En la madre patria, mater amorosa, virgo potens, turris ebúrnea, no pasan estas cosas «tan desagradables». Aquí nadie va los tribunales ni presenta querellas. La vox populi columbra que los premios literarios se cuecen en la trastienda y que el menú con el primer y segundo plato se adelanta con tiempo y nocturnidad, comenta la catadura moral de los escritores y escritoras que entran en el tejemaneje, se pregunta cómo los honorables miembros de los jurados se adaptan tan cándidos al papel de palanganeros, el cómo es posible que cada año caigan en las redes tantos y tantos pretendientes, el por qué los medios de comunicación entran al trapo del engaño con tanto entusiasmo, y apenas se asombra al ver a miembros de la Casa Real legitimando con su presencia algunos de estos saraos. Pero nadie monta en cólera sino en costumbre, que la cosa ya viene del franquismo y en la transición muchos transitaron y, bueno, como diría Felipe, las cloacas son inevitables, forman parte del estado de las cosas.
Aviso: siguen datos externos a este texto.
===== src/rtl/if_stage_if.sv =====
// Instruction-memory request/acknowledge bus between the fetch stage and
// instruction memory. The fetch stage is the master.
interface if_stage_if #(
  parameter int size = 32
) ();
  logic            imem_req;
  logic [size-1:0] imem_addr;
  logic            imem_ack;
  logic [size-1:0] imem_rdata;

  modport master (output imem_req, output imem_addr, input imem_ack, input imem_rdata);
  modport slave  (input imem_req, input imem_addr, output imem_ack, output imem_rdata);
endinterface


===== src/rtl/if_stage.sv =====
// Instruction-fetch stage: owns the PC, talks to instruction memory over req/ack,
// and feeds the IF/ID register, with stall, redirect squash and a one-entry hold buffer.
module if_stage #(
  parameter int              size     = 32,
  parameter logic [size-1:0] RESET_PC = '0
) (
  input  logic            CLK,
  input  logic            RESET_N,
  input  logic            stall,
  input  logic            redirect,
  input  logic [size-1:0] redirect_pc,
  if_stage_if.master      imem,
  output logic [size-1:0] PC_IF,
  output logic [size-1:0] idata_IF,
  output logic            valid_IF
);

  typedef enum logic [1:0] {REQ, DRAIN, HOLD} state_t;

  localparam logic [size-1:0] inc = size'(4);

  state_t          state, state_d;
  logic [size-1:0] pc, pc_d;
  logic [size-1:0] req_addr, req_addr_d;
  logic [size-1:0] hold_data, hold_data_d;
  logic [size-1:0] hold_pc, hold_pc_d;
  logic [size-1:0] pc_if_d, idata_d;
  logic            valid_d;
  logic [size-1:0] target;
  logic            ack;

  assign target = redirect_pc & ~{{(size-2){1'b0}}, 2'b11};

  // The request is gated by reset so it drops the instant reset asserts.
  assign imem.imem_req  = RESET_N && (state != HOLD);
  assign imem.imem_addr = req_addr;
  assign ack            = imem.imem_req && imem.imem_ack;

  always_comb begin
    // NOTE: every signal assigned here gets a default first, so no path leaves
    // one unassigned and no latch is inferred.
    state_d     = state;
    pc_d        = pc;
    req_addr_d  = req_addr;
    hold_data_d = hold_data;
    hold_pc_d   = hold_pc;
    pc_if_d     = PC_IF;
    idata_d     = idata_IF;
    valid_d     = valid_IF;

    unique case (state)
      REQ: begin
        if (redirect) begin
          valid_d = 1'b0;
          pc_d    = target;
          if (ack) req_addr_d = target;
          else     state_d    = DRAIN;
        end else if (ack) begin
          if (!stall) begin
            pc_if_d    = req_addr;
            idata_d    = imem.imem_rdata;
            valid_d    = 1'b1;
            req_addr_d = req_addr + inc;
            pc_d       = req_addr + inc;
          end else begin
            hold_data_d = imem.imem_rdata;
            hold_pc_d   = req_addr;
            state_d     = HOLD;
          end
        end else if (!stall) begin
          valid_d = 1'b0;
        end
      end

      DRAIN: begin
        if (redirect || !stall) valid_d = 1'b0;
        // The old request finishes here; its data is wrong-path and dropped.
        if (ack) begin
          req_addr_d = redirect ? target : pc;
          pc_d       = redirect ? target : pc;
          state_d    = REQ;
        end else if (redirect) begin
          pc_d = target;
        end
      end

      HOLD: begin
        if (redirect) begin
          valid_d    = 1'b0;
          req_addr_d = target;
          pc_d       = target;
          state_d    = REQ;
        end else if (!stall) begin
          pc_if_d    = hold_pc;
          idata_d    = hold_data;
          valid_d    = 1'b1;
          req_addr_d = hold_pc + inc;
          pc_d       = hold_pc + inc;
          state_d    = REQ;
        end
      end

      default: state_d = REQ;
    endcase
  end

  // NOTE: state uses non-blocking assignments so every register samples the
  // pre-edge values computed above, independent of statement order.
  always_ff @(posedge CLK or negedge RESET_N) begin
    if (!RESET_N) begin
      state     <= REQ;
      pc        <= RESET_PC;
      req_addr  <= RESET_PC;
      // NOTE: the hold buffer is a plain register pair, so it is cleared on
      // reset along with the outputs; no memory array is involved.
      hold_data <= '0;
      hold_pc   <= '0;
      PC_IF     <= '0;
      idata_IF  <= '0;
      valid_IF  <= 1'b0;
    end else begin
      state     <= state_d;
      pc        <= pc_d;
      req_addr  <= req_addr_d;
      hold_data <= hold_data_d;
      hold_pc   <= hold_pc_d;
      PC_IF     <= pc_if_d;
      idata_IF  <= idata_d;
      valid_IF  <= valid_d;
    end
  end

endmodule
Como mucho algún escandalillo para abrir boca cuando algún jurado parece caer del guindo y descubre, alma tierna, por qué le pagan su presencia.
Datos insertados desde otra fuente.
### config.mk
export PLATFORM = sky130hd
export DESIGN_NAME = display_scan_controller
export DESIGN_NICKNAME = d
export VERILOG_FILES = /design/src/rtl/display_scan_controller.sv
export SDC_FILE = /design/constraint.sdc
export NUM_CORES = 1
export LEC_CHECK = 0
export CORE_MARGIN = 2
export CORE_UTILIZATION = 29
export DETAILED_ROUTE_END_ITERATION = 8
export PLACE_DENSITY = 0.57
export SYNTH_ARGS = -nofsm -noshare
export SYNTH_HDL_FRONTEND = slang
export SYNTH_SLANG_ARGS = --single-unit
### constraint.sdc
create_clock -name clock -period 4.3 [get_ports clock]
set_input_delay 0.86 -clock clock [delete_from_list [all_inputs] [get_ports clock]]
set_output_delay 0.86 -clock clock [all_outputs]
set_load 0.02 [all_outputs]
En esta geografia literaria nuestra en la que el aparato editorial publica más títulos que nadie y el porcentaje de lectores de al menos un libro al año apenas rebasa el 50%, los premios ocupan un lugar central en el paisaje literario, algo insólito en las culturas de nuestro entorno, y su sobreabundancia es síntoma de una rémora lectora que se remonta a Trento y causa, en lo que atañe sobre todo a la narrativa, de que nuestra cultura literaria se haya entregado, con gusto, a los códigos propios de las crónicas de sucesos: o se es noticia o no se es nada. Y ahí reside y no tanto en el escándalo moral la perversión profunda que el sistema de premios inocula en nuestra narrativa: lo noticiable como poética. Los premios producen el demérito de lo no premiado y provocan que la venta de libros se concentre cada vez más en unos pocos títulos, mientras la venta media de lo no premiado desciende peligrosamente para la salud de obras o autores que no entran en la rueda, lastrada, de esa fortuna. Como el eucalipto las novelas premiadas arrasan el suelo donde crece el bosque y con la complicidad de los medios y el miedo de la crítica a no participar en la fiesta, construyen el canon editorial, el calibre de la criba y a más largo plazo inciden en las expectativas y acomodamientos de los lectores. Lo malo de las listas de libros más vendidos no es que sean los más vendidos sino que, por desgracia, son también los más leídos y, no seamos optimistas, los que crean el gusto dominante. Y si el olfato se estraga, ¿quién dirá que algo huele a podrido en Dinamarca?
Constantino Bértolo es crítico y editor.